I’m a business, man!
Let me handle my business, damn"
Kanye West ft Jay.z - Diamonds from Sierra Leone
“It's easier to run
Replacing this pain with something numb
It's so much easier to go
Than face all this pain here all alone.”
Linkin Park - Easier to Run
Recently I've really been getting into hip hop, one thing that really struck me about hip hop, is that contary to popular perception. hip hop is on the whole surprisingly upbeat, especially when contrasted with rock and metal which I listened to a lot of growing up.
In the spirit of being scientific I thought I would try to quantify this difference. My plan was:
1) Get hold of a sample of lyrics from different artists of sufficient size.
2) Come up with a method for analysing how positive or negative the lyrics are.
3) Run the analysis on the lyrics and collate the results,
Step 1 - Collect data
So the first step was to obtain a sample of lyrics. This was actually harder than I thought it would be. There are plenty of websites which contain song lyrics, however I was looking for a large collection of songs and artists, and I didn't want to have to trawl through hundreds of webpages by hand.
The process of automating the collection of data from websites is called web scraping. I have played around with webs scraping before using Python, but I found it to be very fiddly to set up and not very reliable. This was a couple of years ago though, and it turns out that since then there have been a number of new tools which make the whole process easier.
I ended up using a tool called 'Web Scraper', website below:
Web Scraper is an add-in to Chrome with an easy to use graphical interface, that can export extracts directly to .csv files.
In total I managed to collect lyrics from about 4,000 songs across 12 artists. Whilst I did manage to automate the process, it was still quite slow going as many websites have anti-scraping technology that blocks you out if you take too much data too quickly. I might try to expand this sample at a later date, but we can already see some clear trends emerging just from these artists.
Step 2 - Develop a method for analysing the lyrics.
Trying to program a computer to understand the semantic meaning of human generated text is a big area of research in the field of Computer Science. It is called 'Natural Language Processing', or NLP for short, there are many advanced methods within NLP being developed at the moment, some of the approaches involve Machine Learning, statistical analysis or other complex methods. For a good introduction the Wikipedia page gives a helpful overview.

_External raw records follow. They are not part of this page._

**src/rtl/mux_scan_ctrl.sv**
```systemverilog
// Scanned 4-channel input port: steps mux4to1 selects 0..3, samples each after SETTLE idle cycles,
// and offers the captured word on valid/ready. Define MUX_SCAN_CONT_EN for continuous rescanning.
module mux_scan_ctrl #(
    parameter int unsigned SETTLE = 1
) (
    input  logic       clk,
    input  logic       rst_n,
    input  logic       start,
    input  logic       mux_out,
    output logic       s0,
    output logic       s1,
    output logic [3:0] data,
    output logic       valid,
    input  logic       ready,
    output logic       busy
);

    // state | meaning
    // IDLE  | waiting for start
    // WAIT  | channel ch selected, counting down settle time, sample at cnt=0
    // DONE  | full word held on data/valid until handshake
    typedef enum logic [1:0] {
        IDLE = 2'd0,
        WAIT = 2'd1,
        DONE = 2'd2
    } state_t;

    localparam logic [3:0] SETTLE_C = 4'(SETTLE);

    state_t     state_q, state_d;
    logic [1:0] ch_q,    ch_d;
    logic [3:0] cnt_q,   cnt_d;
    logic [1:0] sel_q,   sel_d;
    logic [3:0] data_q,  data_d;
    logic       valid_q, valid_d;

    always_ff @(posedge clk or negedge rst_n) begin
        if (!rst_n) begin
            state_q <= IDLE;
            ch_q    <= 2'd0;
            cnt_q   <= 4'd0;
            sel_q   <= 2'd0;
            data_q  <= 4'd0;
            valid_q <= 1'b0;
        end else begin
            state_q <= state_d;
            ch_q    <= ch_d;
            cnt_q   <= cnt_d;
            sel_q   <= sel_d;
            data_q  <= data_d;
            valid_q <= valid_d;
        end
    end

    always_comb begin
        state_d = state_q;
        ch_d    = ch_q;
        cnt_d   = cnt_q;
        sel_d   = sel_q;
        data_d  = data_q;
        valid_d = valid_q;
        case (state_q)
            IDLE: begin
                if (start) begin
                    ch_d    = 2'd0;
                    sel_d   = 2'd0;
                    cnt_d   = SETTLE_C;
                    data_d  = 4'd0;
                    state_d = WAIT;
                end
            end
            WAIT: begin
                if (cnt_q != 4'd0) begin
                    cnt_d = cnt_q - 4'd1;
                end else begin
                    data_d[ch_q] = mux_out;
                    if (ch_q != 2'd3) begin
                        ch_d  = ch_q + 2'd1;
                        sel_d = ch_q + 2'd1;
                        cnt_d = SETTLE_C;
                    end else begin
                        state_d = DONE;
                        valid_d = 1'b1;
                    end
                end
            end
            DONE: begin
                if (ready) begin
                    valid_d = 1'b0;
                    sel_d   = 2'd0;
`ifdef MUX_SCAN_CONT_EN
                    // rescan immediately; start is only needed for the first scan
                    ch_d    = 2'd0;
                    cnt_d   = SETTLE_C;
                    state_d = WAIT;
`else
                    state_d = IDLE;
`endif
                end
            end
            default: state_d = IDLE;
        endcase
    end

    assign s0    = sel_q[0];
    assign s1    = sel_q[1];
    assign data  = data_q;
    assign valid = valid_q;
    assign busy  = (state_q != IDLE);

endmodule

```
**config.mk**
```make
export PLATFORM = sky130hd
export DESIGN_NAME = mux_scan_ctrl
export DESIGN_NICKNAME = d
export VERILOG_FILES = /design/src/rtl/mux_scan_ctrl.sv
export SDC_FILE = /design/constraint.sdc
export NUM_CORES = 1
export LEC_CHECK = 0
export CAP_MARGIN = 20
export CELL_PAD_IN_SITES_DETAIL_PLACEMENT = 1
export CELL_PAD_IN_SITES_GLOBAL_PLACEMENT = 1
export CORE_AREA = 2 2 50 52
export CTS_BUF_LIST = sky130_fd_sc_hd__clkbuf_2 sky130_fd_sc_hd__clkbuf_4 sky130_fd_sc_hd__clkbuf_8
export DETAILED_ROUTE_END_ITERATION = 7
export DIE_AREA = 0 0 52 54
export PLACE_DENSITY_LB_ADDON = 0.1
export SYNTH_ARGS = -nofsm -noshare
export SYNTH_HDL_FRONTEND = slang
export SYNTH_SLANG_ARGS = --single-unit
```
**constraint.sdc**
```tcl
create_clock -name clk -period 1.71 [get_ports clk]
set_input_delay 0.171 -clock clk [delete_from_list [all_inputs] [get_ports clk]]
set_output_delay 0.171 -clock clk [all_outputs]
set_load 0.05 [all_outputs]
```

However, I was just looking for a very basic method that would allow for a broad brush analysis. I therefore decided to just use the relative frequency of words with positive or negative connotations within the lyrics as a proxy for how positive or negative the lyrics were as a whole.
The obvious weakness of this approach is that just because there are positive words within a sentence, does not necessarily imply the meaning of the sentence is positive as a whole. For example, take the sentence 'This is not fun', an analysis of this sentence just on the basis of the words contained in it would suggest that it is a positive sentence, given we have the word 'fun' in the sentence. The obvious way to counter this would be to start looking at phrases instead. So 'not fun' would be given a negative connotation. Trying to look at phrases rather than words, adds a large degree of additional complexity to the analysis though, and given that all the artist should be exposed to roughly the same degree of false positives and false negatives, and given that we still get interesting results just using this very basic heuristic I decided to stick with it in this case. I might come back to this at a later date though.
So given we are just interested in looking at words rather than phrases, I was looking for a dictionary of words with an indicator of whether the word is positive or negative. It turns out that people have already worked on this problem, and free dictionaries are available online. I found the website of Prof. Bill Mcdonald of the University of Notre Dame in Indiana, USA. He has developed word lists for use in automating the analysis of financial statements, all the lists can be found in the following link:
I took Prof. McDonald's list, added in a number of additional words that appear frequently in song lyrics but were not including in the word list. (For example ballin' came up a lot in Hip Hop, but unfortunately is under used in financial statements).
Step 3 - Run the analysis on the data and collate the results
Here are the results of my analysis:
As we can see, Jay Z and 50 Cent, our representative Hip Hop artists are clearly above the Metal artists in terms of the relative frequency of positive over negative words in their music. We can see that the Metal artists are clustered at the bottom of the table.
One interesting feature of the results, which perhaps should not have been a surprise, was that pop music, i.e. Justin Bieber and the Beatles, were actually the clear winners on these terms.
Grouping the artists together into genres further emphasises the clear positioning of the genres.
So there we have it, Hip Hop is more positive than Rock or Metal. And Justin Bieber is better than Metallica, but the Beatles are the most positive band of all!